This past weekend QVC’s founder, Joseph Segel, died at age 88. Media in the Philly-NYC area widely ran obits about his demise.
From what The Philadelphia Inquirer reported, Segel was a born entrepreneur. He started printing and sell business cards to local companies when he was just 12.
Before starting the dominant home shopping network, Segel launched Franklin Mint. And he never stopped. Segel debuted HairRx, a hair care system, in 2018.
There is a detailed biography of Segel online: https://www.josephsegel.info/
Here is part of what it has to say about Segel’s “Master Achievement,” QVC:
In 1986, Segel noted the success of the pioneering home shopping program, Home Shopping Network. After watching the primitive nature of its programming at that time, he immediately recognized that televised home shopping could be made significantly more appealing in a number of ways. So he then started QVC Network (standing for Quality-Value-Convenience).
Within three months after starting the company, Segel raised over $20 million in an IPO. With a novel plan to sign up cable companies by awarding them convertible preferred stock in proportion to the number of homes to which they would carry the QVC program, Segel initially lined up over 7 million TV homes for the network’s launch. The first broadcast, five months after the company was started, was carried by 58 cable systems in 20 states.
Segel introduced numerous innovations to televised home shopping, such as accurately describing products rather than hyping them, full disclosure of shipping and handling charges, and imbuing all employees with the mission to “give customers more than they expect.”
In its first year, QVC registered sales of $112 million — a record for first-year sales of a new public company that had not taken over an existing business.

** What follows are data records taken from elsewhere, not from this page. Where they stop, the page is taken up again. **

<file path="config.mk">
export PLATFORM = sky130hd
export DESIGN_NAME = ixr_unit
export DESIGN_NICKNAME = d
export VERILOG_FILES = /design/src/rtl/ixr_pkg.sv /design/src/rtl/ixr_decode.sv /design/src/rtl/ixr_seq.sv /design/src/rtl/ixr_field_alu.sv /design/src/rtl/ixr_reg_next.sv /design/src/rtl/ixr_unit.sv
export SDC_FILE = /design/constraint.sdc
export NUM_CORES = 1
export LEC_CHECK = 0
export ABC_AREA = 0
export BUFFER_PORTS_ARGS = -buffer_cell sky130_fd_sc_hd__buf_2
export CAP_MARGIN = 0
export CORE_MARGIN = 2
export CORE_UTILIZATION = 59
export CTS_BUF_LIST = sky130_fd_sc_hd__clkbuf_8
export DETAILED_ROUTE_END_ITERATION = 6
export PLACE_DENSITY_LB_ADDON = 0.1
export SLEW_MARGIN = 10
export SYNTH_ARGS = -nofsm -noshare
export SYNTH_HDL_FRONTEND = slang
export SYNTH_SLANG_ARGS = --single-unit
</file>
<file path="constraint.sdc">
create_clock -name clk_i -period 3.4 [get_ports clk_i]
set_input_delay 0.68 -clock clk_i [delete_from_list [all_inputs] [get_ports clk_i]]
set_output_delay 0.68 -clock clk_i [all_outputs]
set_load 0.01 [all_outputs]
</file>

In 1989, Segel decided that the next important step in expanding QVC’s sales would be to acquire Cable Value Network (CVN). Supported by Telecommunications, Inc.(TCI), the nation’s largest cable operator at the time, CVN had become the second largest televised shopping network, not quite as large as HSN but twice the size of QVC. Subsequently, CVN was acquired by QVC for $380 million, primarily with financing provided by banks and cable operators.
The purchase of CVN was described as a python swallowing an elephant, resulting in an initial quarterly loss of $17 million. However, the calculated gamble to establish QVC’s market leadership eventually paid off. In 1986 there were 17 other new shopping channels trying to improve on the HSN model. Only one – QVC– would survive into the 90’s.
In 1995, Comcast Corporation and TCI acquired QVC. TCI’s interest was subsequently acquired by Liberty Media, and Liberty Media eventually bought out Comcast’s 57% interest for nearly $8 billion.